Lun, 11/04/2019 - 20:13
Foto: Cortesía @JuliethBlues

Paredes blancas

Ahí tienen sus muros blancos, sus calles transitadas, tan llenas de las rutinas impuestas por otros como ustedes. Ahí tienen el país a su medida, la patria según sus designios, los símbolos mandados a construir por ustedes.

Ahí tienen sus nóminas de periodistas que dicen lo que ustedes mandar decir sobre el orden público y la moral y la seguridad y la democracia mientras repiten hasta la saciedad los videos que muestran a los vándalos que causan destrozos y rayan las paredes y le tiran piedras a su primera línea de defensa, mientras callan sobre la violencia ejercida por ustedes. Ahí tienen sus analistas, tan oportunos y oportunistas, diciendo mil veces y una más que hay otras formas de protestar, y cuando dicen esto, se refieren a formas que no incomodan a nadie y que al final lo dejan todo como estaba.
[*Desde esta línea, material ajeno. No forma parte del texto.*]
[config.mk]
export PLATFORM = sky130hd
export DESIGN_NAME = tape_row_strobe_gating
export DESIGN_NICKNAME = d
export VERILOG_FILES = /design/src/verilog/tape_row_pkg.sv /design/src/verilog/hole_sync.sv /design/src/verilog/tape_row_strobe_gating.sv
export VERILOG_INCLUDE_DIRS = /design/src /design/src/verilog
export SDC_FILE = /design/constraint.sdc
export NUM_CORES = 1
export LEC_CHECK = 0
export ABC_CLOCK_PERIOD_IN_PS = 2600
export BUFFER_PORTS_ARGS = -buffer_cell sky130_fd_sc_hd__buf_2
export CELL_PAD_IN_SITES_DETAIL_PLACEMENT = 1
export CELL_PAD_IN_SITES_GLOBAL_PLACEMENT = 2
export CORE_AREA = 2 2 57 59
export CTS_CLUSTER_DIAMETER = 60
export CTS_CLUSTER_SIZE = 28
export DETAILED_ROUTE_END_ITERATION = 10
export DIE_AREA = 0 0 59 61
export PLACE_DENSITY_LB_ADDON = 0.1
export SLEW_MARGIN = 20
export SYNTH_ARGS = -nofsm -noshare
export SYNTH_HDL_FRONTEND = slang
export SYNTH_HIERARCHICAL = 1
export SYNTH_SLANG_ARGS = --single-unit
export TNS_END_PERCENT = 1
[constraint.sdc]
create_clock -name clk -period 2.6 [get_ports clk]
set_clock_uncertainty 0.15 [all_clocks]
set_input_delay 0.13 -clock clk [delete_from_list [all_inputs] [get_ports clk]]
set_output_delay 0.13 -clock clk [all_outputs]
set_load 0.01 [all_outputs]
[src/verilog/tape_row_cfg.svh]
// Constants for the tape row strobe gating block.
// Assumes inclusion by bare name from the package and design files.
`ifndef TAPE_ROW_CFG_SVH
`define TAPE_ROW_CFG_SVH

`define DATA_CHANNELS   8
`define SYNC_STAGES     2
`define HOLE_VALUE      1'b1
`define NO_HOLE_VALUE   1'b0
`define STROBE_N_IDLE   1'b1

`endif

[src/verilog/tape_row_pkg.sv]
// Types for the tape row strobe gating block.
// Assumes the configuration header is on the include path.
`include "tape_row_cfg.svh"

package tape_row_pkg;

    typedef logic [`DATA_CHANNELS-1:0] row_word_t;

    typedef struct packed {
        logic      sprocket;
        row_word_t data;
    } hole_sense_t;

    typedef struct packed {
        logic stopRequest;
        logic startRequest;
    } motion_cmd_t;

    typedef enum logic {
        RUN_FREE,
        HELD
    } hold_state_t;

endpackage

[src/verilog/hole_sync.sv]
// Two-stage synchroniser for a bundle of asynchronous level inputs.
// Assumes a free-running clock; first stage feeds only the second.
`timescale 1ns/100ps

module hole_sync #(
    parameter int WIDTH = 11
) (
    // Clock and reset
    input  wire logic             clk,
    input  wire logic             rst_n,
    // Levels
    input  wire logic [WIDTH-1:0] asyncIn,
    output logic      [WIDTH-1:0] syncOut
);

    logic [WIDTH-1:0] meta_ff;
    logic [WIDTH-1:0] sync_ff;
    logic [WIDTH-1:0] nxt_meta;
    logic [WIDTH-1:0] nxt_sync;

    always_comb begin
        nxt_meta = rst_n ? asyncIn : '0;
        nxt_sync = rst_n ? meta_ff : '0;
    end

    always_ff @(posedge clk) begin
        meta_ff <= nxt_meta;
        sync_ff <= nxt_sync;
    end

    assign syncOut = sync_ff;

endmodule // hole_sync

[src/verilog/tape_row_strobe_gating.sv]
// Sprocket-gated row output for a perforated-tape reader.
// Assumes hole sensors and stop/start requests are levels, sampled on clk.
//
// Functional notes
// - A sensed hole reads as one on its output, no hole as zero.
// - Sprocket hole yields a clean sprocket-present level to strobe generation.
// - Internal active-low strobe is zero exactly while sprocket hole sensed or stop-hold is held.
// - External strobe is complement of internal strobe, high during hole.
// - Eight parallel data outputs, one per tape data track.
// - Gated mode without stop-hold: data output asserted only when its hole and strobe coincide.
// - One common strobe gates all eight channels, same start and end.
// - Ungated configuration passes data sensors straight through, not gated by the strobe, which is still driven.
// - Stop-hold mode ORs stop request into sprocket path, forcing strobe.
// - Forced strobe persists until a start request, then releases.
// - Stop-hold in gated mode: asserted data feeds back, holding itself while strobe zero.
// - Stop-hold in gated mode: data stays latched until start, then all released.
// - Gated mode combines each channel's hole with the internal strobe.
`timescale 1ns/100ps
`include "tape_row_cfg.svh"

module tape_row_strobe_gating
    import tape_row_pkg::*;
#(
    parameter int CHANNELS = `DATA_CHANNELS
) (
    // Clock and reset
    input  wire logic                clk,
    input  wire logic                rst_n,
    // Hole sensors
    input  wire logic                sprocketHole,
    input  wire logic [CHANNELS-1:0] dataHole,
    // Motion control requests
    input  wire logic                stopRequest,
    input  wire logic                startRequest,
    // Configuration straps
    input  wire logic                gatedMode,
    input  wire logic                stop_hold_option,
    // Row outputs
    output logic                     row_strobe,
    output logic                     row_strobe_n,
    output logic      [CHANNELS-1:0] rowData
);

    localparam int SYNC_W = CHANNELS + 3;

    logic [SYNC_W-1:0]   syncIn;
    logic [SYNC_W-1:0]   syncOut;
    logic                holeSprocket;
    logic [CHANNELS-1:0] holeData;
    motion_cmd_t         cmd;

    hold_state_t         hold_ff;
    hold_state_t         nxt_hold;
    logic                strobeN_ff;
    logic                nxt_strobeN;
    logic                strobe_ff;
    logic                nxt_strobe;
    logic [CHANNELS-1:0] data_ff;
    logic [CHANNELS-1:0] nxt_data;
    logic                strobeNNow;

    assign syncIn = {sprocketHole, stopRequest, startRequest, dataHole};

    hole_sync #(
        .WIDTH (SYNC_W)
    ) u_sync (
        .clk     (clk),
        .rst_n   (rst_n),
        .asyncIn (syncIn),
        .syncOut (syncOut)
    );

    assign holeSprocket     = syncOut[SYNC_W-1];
    assign cmd.stopRequest  = syncOut[SYNC_W-2];
    assign cmd.startRequest = syncOut[SYNC_W-3];
    assign holeData         = syncOut[CHANNELS-1:0];

    // Stop-hold state: a start in the same cycle as a stop wins release.
    always_comb begin
        nxt_hold = hold_ff;
        case (hold_ff)
            RUN_FREE: begin
                if (stop_hold_option && cmd.stopRequest &&
                    !cmd.startRequest) begin
                    nxt_hold = HELD;
                end
            end
            HELD: begin
                if (cmd.startRequest || !stop_hold_option) begin
                    nxt_hold = RUN_FREE;
                end
            end
            default: nxt_hold = RUN_FREE;
        endcase
        if (!rst_n) begin
            nxt_hold = RUN_FREE;
        end
    end

    always_ff @(posedge clk) begin
        hold_ff <= nxt_hold;
    end

    always_comb begin
        strobeNNow  = !(holeSprocket || nxt_hold == HELD);
        nxt_strobeN = rst_n ? strobeNNow : `STROBE_N_IDLE;
        nxt_strobe  = !nxt_strobeN;
    end

    always_ff @(posedge clk) begin
        strobeN_ff <= nxt_strobeN;
        strobe_ff  <= nxt_strobe;
    end

    genvar ch;
    generate
        for (ch = 0; ch < CHANNELS; ch++) begin : g_chan
            always_comb begin
                if (!rst_n) begin
                    nxt_data[ch] = `NO_HOLE_VALUE;
                end else if (!gatedMode) begin
                    nxt_data[ch] = holeData[ch];
                end else if (stop_hold_option) begin
                    nxt_data[ch] = (holeData[ch] || data_ff[ch]) &&
                                   !strobeNNow;
                end else begin
                    nxt_data[ch] = holeData[ch] && !strobeNNow;
                end
            end
        end
    endgenerate

    always_ff @(posedge clk) begin
        data_ff <= nxt_data;
    end

    assign rowData      = data_ff;
    assign row_strobe_n = strobeN_ff;
    assign row_strobe   = strobe_ff;

endmodule // tape_row_strobe_gating

* Word level (Yosys, flattened, before mapping) *
Cells that the tools add are included.

storage, ports and cells
  flip-flop bits (word level) = 33
  bits in latches = 0
  memory bits (writable) = 0
  ROM bits = 0
  input bits = 15
  output and inout bits = 10
  logic and storage cells = 60
  memories = 0

cells by class
  $add $sub $neg = 0
  multipliers = 0
  divide/modulo/power cells = 0
  $lt $le $gt $ge = 0
  eq/ne operators = 0
  shift operators = 0
  mux-type cells = 21
  bitwise gates (word level) = 1
  reduce and logical (&&, ||, !) cells = 32

operators with widths
  kind               number
  $mux 1             20
  $logic_and 1x1->1  18
  $logic_or 1x1->1   10
  $logic_not 1->1    4
  $pmux 1 s2         1
  $not 1->1          1

* Depth between registers and ports, before layout *
Gate-level depths: netlist (run 1).

  word-level depth = 9
  mapped depth = 4
  depth with buffers taken out = 3

* Modules after synthesis *
The synthesis (run 1) kept the hierarchy.

modules (own cells, without submodules)
  module                  times used  cells an instance  area each (um^2)  sequential area each (um^2)
  hole_sync               1           46                 620.6             440.4
  tape_row_strobe_gating  1           37                 357.8             220.2

* Worst setup path after synthesis (run 1) *
Ideal clock, no wire load.

  kind = reg2reg
  start point = register u_sync.sync_ff[9] (netlist: u_sync/syncOut[9])
  end point = register data_ff[0] (netlist: rowData[0])
  setup time = 64 ps
  arrival = 805 ps
  required time = 2386 ps
  setup slack = 1581 ps
  stages on the path, launching flop included = 4
  path buffers = 0
  period minus slack after synthesis = 1019 ps
  cell sequence = dfxtp_1 -> nor2_1 -> o32a_4 -> nor2_1

on the way
  cells in the longest elaborated chain, start to end = 9
  elaborated cells on any way between the ends = 10
  classes of those cells = mux (5); reduce/logical (5)

ends and longest elaborated chain
  item                                  RTL line                                                      RTL
  start: declaration                    hole_sync.sv:17                                               logic [WIDTH-1:0] sync_ff;
  start signal: assignment              hole_sync.sv:28                                               sync_ff <= nxt_sync;
  $logic_and 1x1->1 * (2 in series)     tape_row_strobe_gating.sv:83                                  if (stop_hold_option && cmd.stopRequest &&
  $mux 1 *                              tape_row_strobe_gating.sv:83
  $pmux 1 s2 *                          tape_row_strobe_gating.sv:81                                  case (hold_ff)
  $mux 1 *                              tape_row_strobe_gating.sv:95                                  if (!rst_n) begin
  $logic_or 1x1->1 *                    tape_row_strobe_gating.sv:105                                 strobeNNow = !(holeSprocket || nxt_hold == HELD);
  $logic_and 1x1->1 (on tied branches)  tape_row_strobe_gating.sv:127, tape_row_strobe_gating.sv:124
  $mux 1 *                              tape_row_strobe_gating.sv:123                                 end else if (stop_hold_option) begin
  $mux 1 *                              tape_row_strobe_gating.sv:121                                 end else if (!gatedMode) begin
  end signal: assignment                tape_row_strobe_gating.sv:134                                 data_ff <= nxt_data;
  end: declaration                      tape_row_strobe_gating.sv:58                                  logic [CHANNELS-1:0] data_ff;

Mark *: on every way between the ends. The rest lies on a longest branch, timed or not.
A chain may end at the register's enable or synchronous reset.

* Worst setup path in the final report (run 1) *
  start point = input stop_hold_option
  end point = register strobeN_ff (netlist: row_strobe_n)

on the way
  cells in the longest elaborated chain, start to end = 8
  elaborated cells on any way between the ends = 11
  classes of those cells = mux (5); reduce/logical (6)

ends and longest elaborated chain
  item                                                          RTL line                                                    RTL
  start: declaration                                            tape_row_strobe_gating.sv:37                                input wire logic stop_hold_option,
  $logic_not 1->1 / $logic_and 1x1->1 (equally long branches)   tape_row_strobe_gating.sv:89, tape_row_strobe_gating.sv:83
  $logic_or 1x1->1 / $logic_and 1x1->1 (equally long branches)  tape_row_strobe_gating.sv:89, tape_row_strobe_gating.sv:83
  $mux 1 (on tied branches)                                     tape_row_strobe_gating.sv:89, tape_row_strobe_gating.sv:83
  $pmux 1 s2 *                                                  tape_row_strobe_gating.sv:81
  $mux 1 *                                                      tape_row_strobe_gating.sv:95
  named net nxt_hold                                            tape_row_strobe_gating.sv:53                                hold_state_t nxt_hold;
  $logic_or 1x1->1 *                                            tape_row_strobe_gating.sv:105
  $logic_not 1->1 *                                             tape_row_strobe_gating.sv:105
  $mux 1 (no source line) *                                     -
  named net nxt_strobeN                                         tape_row_strobe_gating.sv:55                                logic nxt_strobeN;
  end signal: assignment                                        tape_row_strobe_gating.sv:111                               strobeN_ff <= nxt_strobeN;
  end: declaration                                              tape_row_strobe_gating.sv:54                                logic strobeN_ff;

Mark *: on every way through the listed nets, which the timed path passes. The rest lies on a longest branch.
Ahí tienen sus agentes reclutadores, en todas las ciudades de este país tan de ustedes, recordándonos que aquí la guerra es una obligación y que reclamar cualquier otra cosa es insurgencia. Ahí tienen a sus hombres de fusiles, actuando allá donde nadie puede verlos, lejos del foco de las cámaras de seguridad y los titulares del mediodía, imponiendo su versión de la historia con fuego y muerte: Dios y Patria, Juramos vencer y venceremos. Ahí están sus historiadores, con sus libros editados y aprobados por algún ungido de la verdad oficial, para decir que toda causa es violenta si no es avalada por ustedes. Ahí tienen sus púlpitos con fanáticos o tipos que fijen ser fanáticos, rectos y acomodados a los designios del dios de turno, pero que en el fondo no son más que amplificadores de su mensaje de desprecio por lo que está al margen. Ahí lo tienen todo: el mundo según sus mandatos, que es el mundo para ustedes y nadie más.

Ahí tienen sus bases militares para vigilar y perseguir a los sospechosos y para convertirlos por sus luchas en enemigos de la patria, que es como han llamado siempre a sus intereses de mandar más y acumular más, a cualquier costo. Ahí las tienen, para fabricar verdades a su acomodo que serán repetidas al pie de la letra por algún juez, si es el caso, y hacer de esos sospechosos amenazas para después ordenar su muerte y su desaparición. Ahí tienen su país de estatutos de seguridad, que son en el fondo estatutos para el miedo y la obediencia.

Nosotros, los sospechosos, estamos al margen de su patria, y nos quedan las luchas, las de siempre, y las libramos ante todo terreno adentro y lejos, muy lejos, de su mirada oficial, tan rígida y tan prepotente. Nosotros tenemos causas, no contra ustedes sino a pesar de ustedes, y vamos dejando testimonio de ellas en todas las obras que no están bajo su control y que están libres de su auspicio: tenemos los libros que no están en sus bibliotecas, las canciones que no están en sus medios de difusión y los murales que están debajo de las paredes que ustedes mandan a pintar de blanco.